Is there a way to trasnmit and receive data between simulated and real modem in UnetStack

I am working on an attribute based routing protocol, where source node (Node A) collect attributes from two neighbor nodes (Node B and C) and based on ranking, Node A decides,to forward its data either to Node B or Node C

Now, I want to test this algorithm in test-bed with real UnetStack compatible modems,but there are only two real modems available,so if I create my topology with source node (Node A) running on laptop (using simulated modem) and neighbors(Node B and C) run using real modems. Is there a way that Node A can transmit and receive data from Node B and C. As Node B and C uses real modems.

Please let me know, how I can do this using only two real modems,also suggest if there is any other approach.

Upvotes: 1

Views: 134

Answers (1)

Mandar Chitre
Mandar Chitre

Reputation: 2280

When 2 modems are in water, they can communicate to each other using their PHYSICAL service agent (often named phy). Higher level agents such as uwlink then use phy to provide reliability, etc.

In a simulated environment, the PHYSICAL service is provided by the HalfDuplexModem agent (also named phy). This agent can talk to HalfDuplexModem agents on other simulated nodes, in the same way as modems underwater talk to each other. Higher level agents such as uwlink will use this phy for communication, and the application won't notice the difference.

However, the HalfDuplexModem in the simulated environment can't directly transmit a packet to a real modem in water, or receive a packet from it. Nodes in the simulated environment can only talk to each other, and the nodes in water can only talk to each other. So you can think of the simulated world as one subnet, and the real world as another subnet, even though both can be part of one Unet. To connect the subnets together, you need a gateway node that relays packets between the subnets.

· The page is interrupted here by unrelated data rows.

## src/rtl/osc_pkg.sv

```systemverilog
package osc_pkg;

  typedef enum logic [2:0] {
    A_STEP_LO  = 3'd0,
    A_STEP_HI  = 3'd1,
    A_THR_LO   = 3'd2,
    A_THR_HI   = 3'd3,
    A_CTRL     = 3'd4
  } osc_addr_e;

  // Control bits kept from the control byte (bits 3 and 7 are dropped)
  typedef struct packed {
    logic pulse_sel;  // byte bit 6
    logic saw_sel;    // byte bit 5
    logic tri_sel;    // byte bit 4
    logic test;       // byte bit 2
    logic ring;       // byte bit 1
    logic sync;       // byte bit 0
  } osc_ctrl_t;

endpackage

```

## src/rtl/osc_regs.sv

```systemverilog
module osc_regs
  import osc_pkg::*;
#(
  parameter int FREQ_W = 16,
  parameter int PW_W   = 12
) (
  input  logic              clk,
  input  logic              rst_n,
  input  logic              wr_en,
  input  logic [2:0]        wr_addr,
  input  logic [7:0]        wr_data,
  output logic [FREQ_W-1:0] step_o,
  output logic [PW_W-1:0]   thr_o,
  output osc_ctrl_t         ctrl_o
);
  localparam int STEP_HI_W = FREQ_W - 8;
  localparam int THR_HI_W  = PW_W - 8;

  always_ff @(posedge clk) begin
    if (!rst_n) begin
      step_o <= '0;
      thr_o  <= '0;
      ctrl_o <= '0;
    end else if (wr_en) begin
      case (osc_addr_e'(wr_addr))
        A_STEP_LO: step_o[7:0]        <= wr_data;
        A_STEP_HI: step_o[FREQ_W-1:8] <= wr_data[STEP_HI_W-1:0];
        A_THR_LO:  thr_o[7:0]         <= wr_data;
        A_THR_HI:  thr_o[PW_W-1:8]    <= wr_data[THR_HI_W-1:0];
        A_CTRL: begin
          ctrl_o.sync      <= wr_data[0];
          ctrl_o.ring      <= wr_data[1];
          ctrl_o.test      <= wr_data[2];
          ctrl_o.tri_sel   <= wr_data[4];
          ctrl_o.saw_sel   <= wr_data[5];
          ctrl_o.pulse_sel <= wr_data[6];
        end
        default: ;
      endcase
    end
  end
endmodule

```

## src/rtl/osc_phase.sv

```systemverilog
module osc_phase #(
  parameter int              ACC_W  = 24,
  parameter int              FREQ_W = 16,
  parameter logic [ACC_W-1:0] INIT  = 24'h555555
) (
  input  logic              clk,
  input  logic              rst_n,
  input  logic              test,
  input  logic              sync_en,
  input  logic              sync_rise_i,
  input  logic [FREQ_W-1:0] step,
  output logic [ACC_W-1:0]  acc_o,
  output logic              rise_o
);
  localparam int PAD = ACC_W - FREQ_W;

  logic [ACC_W-1:0] sum;
  assign sum = acc_o + {{PAD{1'b0}}, step};

  always_ff @(posedge clk) begin
    if (!rst_n) begin
      acc_o  <= INIT;
      rise_o <= 1'b0;
    end else if (test) begin
      acc_o  <= '0;
      rise_o <= 1'b0;
    end else begin
      rise_o <= ~acc_o[ACC_W-1] & sum[ACC_W-1];
      acc_o  <= (sync_en && sync_rise_i) ? '0 : sum;
    end
  end
endmodule

```

## src/rtl/osc_shaper.sv

```systemverilog
module osc_shaper #(
  parameter int OUT_W = 12
) (
  input  logic             clk,
  input  logic             rst_n,
  input  logic [OUT_W-1:0] phase_top,
  input  logic [OUT_W-1:0] thr,
  input  logic             tri_sel,
  input  logic             saw_sel,
  input  logic             pulse_sel,
  input  logic             ring_en,
  input  logic             test,
  input  logic             ring_msb_i,
  output logic [OUT_W-1:0] wave_o
);
  localparam int NSHAPE = 3;

  logic              pulse_lvl;
  logic              fold;
  logic [OUT_W-2:0]  low;
  logic [OUT_W-1:0]  shapes [NSHAPE];
  logic [NSHAPE-1:0] sel;
  logic [OUT_W-1:0]  mixed;
  logic [OUT_W-1:0]  hold_q;

  assign fold = phase_top[OUT_W-1] ^ (ring_en & ~ring_msb_i);
  assign low  = phase_top[OUT_W-2:0];

  assign shapes[0] = {fold ? ~low : low, 1'b0};
  assign shapes[1] = phase_top;
  assign shapes[2] = {OUT_W{pulse_lvl | test}};
  assign sel       = {pulse_sel, saw_sel, tri_sel};

  always_comb begin
    mixed = '1;
    for (int i = 0; i < NSHAPE; i++) begin
      if (sel[i]) mixed = mixed & shapes[i];
    end
  end

  always_ff @(posedge clk) begin
    if (!rst_n) begin
      pulse_lvl <= 1'b0;
      hold_q    <= '0;
    end else begin
      pulse_lvl <= (phase_top >= thr);
      if (|sel) hold_q <= mixed;
    end
  end

  assign wave_o = (|sel) ? mixed : hold_q;
endmodule

```

## src/rtl/tone_osc.sv

```systemverilog
module tone_osc
  import osc_pkg::*;
#(
  parameter int ACC_W  = 24,
  parameter int FREQ_W = 16,
  parameter int OUT_W  = 12,
  parameter int RD_W   = 8
) (
  input  logic             clk,
  input  logic             rst_n,
  input  logic             wr_en,
  input  logic [2:0]       wr_addr,
  input  logic [7:0]       wr_data,
  input  logic             ring_msb_i,
  input  logic             sync_rise_i,
  output logic [OUT_W-1:0] wave_o,
  output logic [RD_W-1:0]  osc_rd_o,
  output logic             msb_o,
  output logic             msb_rise_o
);
  logic [FREQ_W-1:0] step_q;
  logic [OUT_W-1:0]  thr_q;
  osc_ctrl_t         ctrl_q;
  logic [ACC_W-1:0]  acc_q;

  osc_regs #(.FREQ_W(FREQ_W), .PW_W(OUT_W)) regs_i (
    .clk(clk), .rst_n(rst_n), .wr_en(wr_en), .wr_addr(wr_addr),
    .wr_data(wr_data), .step_o(step_q), .thr_o(thr_q), .ctrl_o(ctrl_q)
  );

  osc_phase #(.ACC_W(ACC_W), .FREQ_W(FREQ_W),
              .INIT({(ACC_W/2){2'b01}})) phase_i (
    .clk(clk), .rst_n(rst_n), .test(ctrl_q.test), .sync_en(ctrl_q.sync),
    .sync_rise_i(sync_rise_i), .step(step_q), .acc_o(acc_q), .rise_o(msb_rise_o)
  );

  osc_shaper #(.OUT_W(OUT_W)) shaper_i (
    .clk(clk), .rst_n(rst_n), .phase_top(acc_q[ACC_W-1 -: OUT_W]),
    .thr(thr_q), .tri_sel(ctrl_q.tri_sel), .saw_sel(ctrl_q.saw_sel),
    .pulse_sel(ctrl_q.pulse_sel), .ring_en(ctrl_q.ring), .test(ctrl_q.test),
    .ring_msb_i(ring_msb_i), .wave_o(wave_o)
  );

  assign msb_o    = acc_q[ACC_W-1];
  assign osc_rd_o = wave_o[OUT_W-1 -: RD_W];
endmodule

```

## config.mk

```make
export PLATFORM = sky130hd
export DESIGN_NAME = tone_osc
export DESIGN_NICKNAME = d
export VERILOG_FILES = /design/src/rtl/osc_pkg.sv /design/src/rtl/osc_regs.sv /design/src/rtl/osc_phase.sv /design/src/rtl/osc_shaper.sv /design/src/rtl/tone_osc.sv
export SDC_FILE = /design/constraint.sdc
export NUM_CORES = 1
export LEC_CHECK = 0
export BUFFER_PORTS_ARGS = -buffer_cell sky130_fd_sc_hd__buf_2
export CAP_MARGIN = 10
export CORE_UTILIZATION = 45
export DETAILED_ROUTE_END_ITERATION = 16
export HOLD_SLACK_MARGIN = 0.05
export PLACE_DENSITY = 0.7
export RECOVER_POWER = 50
export SLEW_MARGIN = 15
export SYNTH_ARGS = -nofsm -noshare
export SYNTH_HDL_FRONTEND = slang
export SYNTH_SLANG_ARGS = --single-unit
```

## constraint.sdc

```tcl
create_clock -name clk -period 2.5 [get_ports clk]
set_input_delay 0.25 -clock clk [delete_from_list [all_inputs] [get_ports clk]]
set_output_delay 0.25 -clock clk [all_outputs]
set_load 0.01 [all_outputs]
```

==> results.json, run 1 <==
{
  "setup_viol": 0,
  "grt-ovfl-total": 0,
  "ys.flop_type": "dfxtp_1",
  "syn_area_mm2": 0.00403,
  "layout_common_cells": "72 x dfxtp_1, 70 x nand2_1, 33 x buf_2, 29 x a21boi_0, 29 x ha_1",
  "regArea_mm2": 0.00144,
  "period_share": 0.912,
  "cts_setup_buffers": 0,
  "cp-end-kind": "flip-flop",
  "synth_edf_count": 0,
  "multi_input_area_mm2": 0.00238,
  "p_per_area_mw_per_mm2": 559,
  "rsz0062_at_grt": "no",
  "final_nets": 545,
  "fillers": 861,
  "routed_wl_mm": 9.22,
  "pre_cts_slack_ps": 276,
  "clockRootBuffer": "clkbuf_8",
  "start_kind": "flip-flop",
  "vias_per_cell": 5.44,
  "hpwlAfterDp_mm": 6.84,
  "power_leakage_uw": 0.00187,
  "avgSynthCellArea_um2": 8.54,
  "synth_area_leaders": "dfxtp_1 36%, ha_1 9.0%, nand2_1 6.5%, a21boi_0 5.4%, mux2i_1 3.2%",
  "die_height_um": 96.6,
  "hold_class": "in2reg",
  "io_buffer_count": 37,
  "ys_seq_elements": 72,
  "yosysUniqueCellTypes": 45,
  "clock_latency_ps": 350,
  "antenna_found_initial": 0,
  "status": "completed",
  "post-route-min-period_ps": 2280,
  "area_delta_synth_final_pct": 10.5,
  "grt_util_all_layers": 0.203,
  "diodes": 0,
  "synth_cells": 472,
  "synth.top_cell.area_share": 0.358,
  "synthesis.nets": 518,
  "drv_slew": 0,
  "place.gp.congestion": 0.814,
  "fmax_mhz": 439,
  "fin_tns_setup_ps": 0,
  "fp.dieW_um": 96.6,
  "final_area_mm2": 0.00445,
  "cp_max_fo": 4,
  "antenna_left": 0,
  "grt_pass1_wl_mm": 15.4,
  "wl_per_cell_um": 15.1,
  "relSlewSlack": 0.474,
  "crit_required_ps": 2690,
  "htree_num_levels": 3,
  "cap_violations": 0,
  "ir_drop_mv": 0.305,
  "arrival_ps": 2470,
  "final.setup_skew_ps": 14.4,
  "ios": 38,
  "worst_slack_ps": 220,
  "drive_gt1_frac": 0.117,
  "cts_buffers": 9,
  "clockBufferDepth": 2,
  "final_common_cell": "dfxtp_1",
  "tritoncts": "yes",
  "yosys_warnings": 0,
  "core_area_mm2": 0.00868,
  "vias": 3323,
  "synth-seq-area-share": 0.358,
  "grt_pass1_vias": 3206,
  "crit_type": "reg2reg",
  "clkTransAtPathRegs_ps": 80,
  "start_util": 0.464,
  "worst_pin_slew_ps": 787,
  "async_reset_ff_frac": 0,
  "first_iter_violations": 138,
  "yosysTopAreaCell": "dfxtp_1",
  "final_core_util": 0.513,
  "first_pass_iters": 4,
  "placed_area_mm2": 0.00426,
  "die_area_mm2": 0.00934,
  "cts_hold_buf": 0,
  "final_hold_viol_count": 0,
  "rows": 34,
  "cts.sinks": 72,
  "grt_max_degree": 62,
  "route.detailed.drc": 0
}
==> registers in the layout, indices dropped and copies added (netlist names) <==
signal              cells
phase_i.acc_o          24
phase_i.rise_o          1
regs_i.ctrl_o           6
regs_i.step_o          16
regs_i.thr_o           12
shaper_i.hold_q        12
shaper_i.pulse_lvl      1
==> logic make-up (layout without fill, tap and decap cells) <==
| logic type | count (synthesis) | after routing | synth area share |
|---|---|---|---|
| and+or+nand+nor | 174 | 174 | 0.211 |
| AOI/OAI and AO/OA | 119 | 119 | 0.214 |
| DFF | 72 | 72 | 0.358 |
| buffers and inverters | 48 | 79 | 0.0531 |
| adders and majority gates | 30 | 30 | 0.0950 |
| xor gates and xnor gates | 16 | 16 | 0.0366 |
| muxes | 13 | 13 | 0.0323 |
==> cell type report <==
cell class,instances,area share
Multi-Input combinational cell,352,0.534
Sequential cell,72,0.324
Timing Repair Buffer,43,0.0506
Clock buffer,11,0.0317
Tap cell,108,0.0303
Inverter,21,0.0177
Clock inverter,4,0.0121
==> synthesized netlist by cell type, types with 2 or more instances <==
library cell / instances
nor3_1: 10
and3_1: 4
a211oi_1: 2
or2_2: 4
o21ai_0: 15
nand3_1: 4
a21o_1: 8
o21bai_1: 2
buf_4: 9
and3b_1: 2
nand2_1: 70
a21oi_1: 14
and2_1: 19
dfxtp_1: 72
a21boi_0: 29
nand4_1: 4
clkbuf_1: 17
mux2i_1: 13
ha_1: 29
nor2b_1: 12
o211a_1: 4
xor2_1: 4
a211o_1: 2
o21a_1: 8
inv_1: 21
nor2_1: 25
nand2b_1: 15
a32o_1: 11
o31ai_1: 2
xnor2_1: 11
a31oi_1: 3
o211ai_1: 14
==> stage by stage <==
step                      hold WS, ps  instances  total power, µW
after detailed placement          460        596             1590
after floorplan                   395        472             1490
after global placement            455        596             1580
after global routing              185        611             2590
after CTS                         177        611             2500
final                             187        611             2490
==> final timing paths <==
path	start	endpoint	slack, ps	cells past startpoint
worst min-delay path	wr_data[7]	regs_i.step_o[15]	190	3
worst max register to register	regs_i.step_o[0]	phase_i.acc_o[18]	220	9
worst min register to register	regs_i.step_o[0]	regs_i.step_o[0]	470	2
worst max-delay path	regs_i.step_o[0]	phase_i.acc_o[18]	220	9
==> critical path, stage by stage, from the launching register on <==
cell and delay (ps):
dfxtp_1 330, ha_1 180, inv_1 60, fa_1 400, nor2b_1 160, o31ai_1 120
a31oi_1 340, o211ai_1 200, a21boi_0 200, o211ai_1 120
==> repair_timing <==
item                                    4_1_cts  5_1_grt
endpoints found under the hold margin         0        0
resized for setup                             0        1
endpoints found under the setup margin        0       19
==> metal layers <==
metal	global-route usage	part of all wire	up-vias
li1	-	-	1687
met3	0.0383	0.053	16
met1	0.266	0.47	1537
met2	0.330	0.46	83
met5	0	0	-
met4	0.0792	0.021	0
==> where the power goes <==
part           leakage [µW]  switching, µW  internal, µW
sequential         0.000587           40.0          1190
clock             0.0000920            442           487
combinational       0.00119            179           146
total               0.00187            661          1830
No activity file was read; power rests on OpenSTA's default activity.
==> inputs of run 2 (changes only) <==
--- a/config.mk
+++ b/config.mk
@@ -8,6 +8,7 @@
 export BUFFER_PORTS_ARGS = -buffer_cell sky130_fd_sc_hd__buf_2
 export CAP_MARGIN = 10
 export CORE_UTILIZATION = 45
+export CTS_BUF_LIST = sky130_fd_sc_hd__clkbuf_8
 export DETAILED_ROUTE_END_ITERATION = 16
 export HOLD_SLACK_MARGIN = 0.05
 export PLACE_DENSITY = 0.7
@@ -16,3 +17,4 @@
 export SYNTH_ARGS = -nofsm -noshare
 export SYNTH_HDL_FRONTEND = slang
 export SYNTH_SLANG_ARGS = --single-unit
+export TNS_END_PERCENT = 20
==> results.json, run 2 (same netlist as run 1, synthesis figures left out) <==
{
  "status": "completed",
  "largest_reg_flops": 24,
  "ir_drop_mv": 0.305,
  "power.share.sequential": 0.497,
  "rows": 34,
  "first_pass_iters": 4,
  "rrSetupSlack_ps": 220,
  "cts_buffers": 9,
  "routed_wl_mm": 9.25,
  "place.gp.congestion": 0.814,
  "cp_max_fo": 4,
  "rsz0062_at_grt": "no",
  "final_hold_viol_count": 0,
  "start_kind": "flip-flop",
  "htree_num_levels": 3,
  "first_iter_violations": 160,
  "p_switching_uw": 659,
  "fmax_mhz": 438,
  "total_power_uw": 2480,
  "die_height_um": 96.6,
  "grt_max_degree": 62,
  "hold_class": "in2reg",
  "cts.sinks": 72,
  "wl_per_cell_um": 15.1,
  "vias_per_cell": 5.43,
  "netSwitchingFraction": 0.266,
  "hold_ws_ps": 194,
  "crit_start": "regs_i.step_o[0]",
  "grt_pass1_vias": 3206,
  "arrival_ps": 2460,
  "dp.cells": 596,
  "period_share": 0.913,
  "drive_gt1_frac": 0.117,
  "reg_top3": "phase_i.acc_o x24, regs_i.step_o x16",
  "area_delta_synth_final_pct": 10.5,
  "route.detailed.drc": 0,
  "io_buffer_count": 37,
  "hpwlAfterDp_mm": 6.84,
  "start_util": 0.464,
  "vias": 3317,
  "fin_tns_setup_ps": 0,
  "worstReg2RegEnd": "phase_i.acc_o[18]",
  "cap_violations": 0,
  "fp.dieW_um": 96.6,
  "clockBufferDepth": 2,
  "crit_path_end": "phase_i.acc_o[18]",
  "power_frac_comb": 0.131,
  "worstRegToRegCells": 9,
  "antenna_left": 0,
  "final_common_cell": "dfxtp_1",
  "diodes": 0,
  "cts_hold_buf": 0,
  "cell_internal_pwr_uw": 1820,
  "clkTransAtPathRegs_ps": 80,
  "p_per_area_mw_per_mm2": 558,
  "grt_util_all_layers": 0.203,
  "ios": 38,
  "antenna_found_initial": 0,
  "worst_slack_ps": 219,
  "die_area_mm2": 0.00934,
  "final.setup_skew_ps": 14.0,
  "fillers": 861,
  "final_nets": 545,
  "regMostFlops": "phase_i.acc_o",
  "crit_type": "reg2reg",
  "crit_required_ps": 2680,
  "power_leakage_uw": 0.00187,
  "pwr-share-clk": 0.372,
  "pre_cts_slack_ps": 276,
  "r2r_start": "regs_i.step_o[0]",
  "clock_latency_ps": 350,
  "setup_viol": 0,
  "instances_no_fill": 611,
  "worst_pin_slew_ps": 784,
  "layout_common_cells": "72 x dfxtp_1, 70 x nand2_1, 33 x buf_2, 29 x a21boi_0, 29 x ha_1",
  "grt_pass1_wl_mm": 15.4,
  "drv_slew": 0,
  "core_area_mm2": 0.00868,
  "clockRootBuffer": "clkbuf_8",
  "post-route-min-period_ps": 2280,
  "tritoncts": "yes",
  "cp-end-kind": "flip-flop",
  "relSlewSlack": 0.476,
  "grt-ovfl-total": 0
}
-- run 2: worst min-delay path by stage --
stage | to | startpoint | cells past startpoint
final | regs_i.step_o[15] | wr_data[7] | 3
after global routing | regs_i.step_o[7] | wr_data[7] | 3
after CTS | regs_i.step_o[15] | wr_data[7] | 3
after detailed placement | regs_i.thr_o[1] | regs_i.thr_o[1] | 2
after global placement | regs_i.thr_o[2] | regs_i.thr_o[2] | 2
after floorplan | regs_i.thr_o[1] | wr_data[1] | 2
-- run 2: cell type report --
type	count	area [µm²]	area share
Tap cell	108	135	0.0303
Multi-Input combinational cell	352	2380	0.534
Clock inverter	5	57.6	0.0129
Clock buffer	10	138	0.0309
Inverter	21	78.8	0.0177
Sequential cell	72	1440	0.324
Timing Repair Buffer	43	225	0.0506
-- run 2: what timing repair did --
| item | 4_1_cts | 5_1_grt |
|---|---|---|
| buffers inserted | 0 | 0 |
| setup endpoints to repair | 0 | 19 |
| resized for setup | 0 | 1 |
-- run 2: metal layers --
layer / part of all wire / GRT usage / up-vias
li1: - / - / 1690
met1: 0.48 / 0.266 / 1542
met2: 0.47 / 0.330 / 75
met3: 0.038 / 0.0383 / 10
met4: 0.013 / 0.0792 / 0
met5: 0 / 0 / -
-- run 2: metrics by stage --
step	util	instance area, µm²
floorplan	-	4030
global placement	0.491	4260
detailed placement	0.491	4260
CTS	0.513	4460
global route	0.513	4450
finish	0.513	4450
-- run 2: power by group through the flow --
stage	logic, µW	registers (µW)	clock network [µW]
2_1_floorplan	246	1240	0
3_3_place_gp	316	1260	0
3_5_place_dp	326	1260	0
4_1_cts	328	1230	938
5_1_grt	362	1240	982
6_report	326	1230	923
-- run 2: critical path: stages (launching register included) --
cell and delay, ps:
dfxtp_1 330, ha_1 180, inv_1 60, fa_1 400, nor2b_1 160, o31ai_1 120, a31oi_1 340, o211ai_1 200
a21boi_0 200, o211ai_1 120
==> inputs of run 3 (changes only) <==
--- a/config.mk
+++ b/config.mk
@@ -13,6 +13,7 @@
 export HOLD_SLACK_MARGIN = 0.05
 export PLACE_DENSITY = 0.7
 export RECOVER_POWER = 50
+export SETUP_SLACK_MARGIN = 0.2
 export SLEW_MARGIN = 15
 export SYNTH_ARGS = -nofsm -noshare
 export SYNTH_HDL_FRONTEND = slang
==> constraint.sdc (replaced) <==
create_clock -name clk -period 2.8 [get_ports clk]
set_input_delay 0.28 -clock clk [delete_from_list [all_inputs] [get_ports clk]]
set_output_delay 0.28 -clock clk [all_outputs]
set_load 0.01 [all_outputs]
==> results.json, run 3 (same netlist as run 1, synthesis figures left out) <==
{
  "cap_violations": 0,
  "status": "completed",
  "multi_input_area_mm2": 0.00237,
  "cts.sinks": 72,
  "rsz0062_at_grt": "no",
  "setup_viol": 0,
  "core_area_mm2": 0.00868,
  "start_kind": "flip-flop",
  "relSlewSlack": 0.297,
  "routed_wl_mm": 9.28,
  "fp.dieW_um": 96.6,
  "final_core_util": 0.511,
  "io_buffer_count": 37,
  "hold_class": "in2reg",
  "vias_per_cell": 5.48,
  "clock_latency_ps": 350,
  "dp.cells": 597,
  "tritoncts": "yes",
  "p_per_area_mw_per_mm2": 481,
  "min_from": "wr_data[7]",
  "cts_hold_buf": 0,
  "drv_slew": 0,
  "instances_no_fill": 611,
  "largest_reg_flops": 24,
  "grt_pass1_wl_mm": 15.6,
  "place.gp.congestion": 0.884,
  "fmax_mhz": 442,
  "antenna_found_initial": 0,
  "final_hold_viol_count": 0,
  "wl_per_cell_um": 15.2,
  "htree_num_levels": 3,
  "first_pass_iters": 4,
  "worst_pin_slew_ps": 1050,
  "grt_max_degree": 63,
  "area_delta_synth_final_pct": 9.93,
  "regMostFlops": "phase_i.acc_o",
  "antenna_left": 0,
  "fin_tns_setup_ps": 0,
  "reg_top3": "phase_i.acc_o x24, regs_i.step_o x16",
  "route.detailed.drc": 0,
  "r2r_start": "regs_i.step_o[0]",
  "final.setup_skew_ps": 13.1,
  "cp_max_fo": 14,
  "vias": 3351,
  "cts_setup_buffers": 0,
  "fillers": 864,
  "grt_pass1_vias": 3272,
  "post-route-min-period_ps": 2260,
  "clockRootBuffer": "clkbuf_8",
  "drive_gt1_frac": 0.125,
  "crit_required_ps": 2520,
  "clkTransAtPathRegs_ps": 80,
  "grt_util_all_layers": 0.205,
  "final_nets": 546,
  "power_leakage_uw": 0.00185,
  "layout_common_cells": "72 x dfxtp_1, 70 x nand2_1, 34 x buf_2, 29 x a21boi_0, 29 x ha_1",
  "period_share": 0.808,
  "crit_type": "reg2out",
  "hpwlAfterDp_mm": 6.93,
  "first_iter_violations": 169,
  "grt-ovfl-total": 0,
  "ios": 38,
  "clockBufferDepth": 2,
  "start_util": 0.464,
  "cts_buffers": 9,
  "die_area_mm2": 0.00934,
  "die_height_um": 96.6,
  "diodes": 0,
  "crit_start": "regs_i.ctrl_o[4]",
  "rows": 34,
  "cp-end-kind": "output pin",
  "arrival_ps": 1980,
  "ir_drop_mv": 0.262,
  "regArea_mm2": 0.00144,
  "cts-resized-gates": 0,
  "final_common_cell": "dfxtp_1"
}
-- run 3: layout make-up --
class / instances / area share
clock buffer: 10 / 0.0311
clock inverter: 4 / 0.00706
inverter: 21 / 0.0178
multi-input combinational: 352 / 0.536
sequential: 72 / 0.325
tap: 108 / 0.0305
timing repair buffer: 44 / 0.0522
-- run 3: metrics by stage --
step / setup slack (ps) / power, µW / instance area, µm² / hold slack [ps]
after floorplan: 735 / 1330 / 4030 / 425
after global placement: 644 / 1410 / 4270 / 454
after detailed placement: 580 / 1420 / 4270 / 465
after CTS: 532 / 2150 / 4440 / 213
after global routing: 365 / 2220 / 4430 / 222
final: 539 / 2130 / 4430 / 228
-- run 3: final timing paths --
check / to / slack (ps) / cells past startpoint
max: wave_o[0] / 540 / 9
min: regs_i.step_o[15] / 230 / 3
max reg2reg: phase_i.acc_o[20] / 540 / 9
min reg2reg: regs_i.step_o[14] / 480 / 2
-- run 3: where the power goes --
group	switching, µW	internal [µW]	leakage, µW	total [µW]
combinational	164	130	0.00119	294
clock	399	339	0.0000769	737
sequential	32.2	1070	0.000587	1100
-- run 3: critical path, cell delays in order, from the launching register on --
cell       delay (ps)
dfxtp_1           300
buf_4             180
nor3_1            180
buf_4             210
a21oi_1            50
buf_4             190
a21oi_1           130
a2bb2oi_1         160
nor2_1             80
buf_2             140
-- run 3: metal layers --
metal	global-route usage	wire, µm	vias to the layer above
li1	-	-	1694
met1	0.255	4420	1575
met2	0.345	4320	66
met3	0.0499	382	16
met4	0.0735	157	0
met5	0	0	-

To make things more concrete, let's say nodes B and C are in water subnet, and node A is in the simulation subnet. For node A to be able to talk to nodes B and C, you need at least one of node B or C to also be in the simulation subnet. To avoid multi-hop routing, let's say we prefer to have nodes B and C have presence in both subnets. The way to do this is to create a simulation with nodes A, B and C. Then, on nodes B and C, add in a new phy2 PHYSICAL agent that will be used by a new uwlink2 LINK service agent. The phy2 agent will be a proxy for the real modem, sending any TxFrameReq or DatagramReq to the modem via a UnetSocket, and passing on RxFrameNtf (and other notifications) from the modem. Then set up the router on nodes B and C to route packets to nodes B and C via uwlink2 and to node A via uwlink.

The agent setup on nodes B and C will look something like this:

|--------------------- Simulator -------------------------------|    |--- Modem ----|
[DatagramReq] --> router -A--> uwlink  --> phy (HalfDuplexModem)
                     \----BC-> uwlink2 --> phy2 -->  UnetSocket  --> phy (on modem)

with the overall network configuration:

    A -sim--- B ---(UnetSocket)--- modem B --\
     \                                    acoustic
      \-sim-- C ---(UnetSocket)--- modem C --/

The only agent you'd need to write is the proxy phy2. Fairly straightforward to write, as you need to send all messages to it via the socket to the modem, and send all notifications from the socket back on the notification topic for the proxy agent.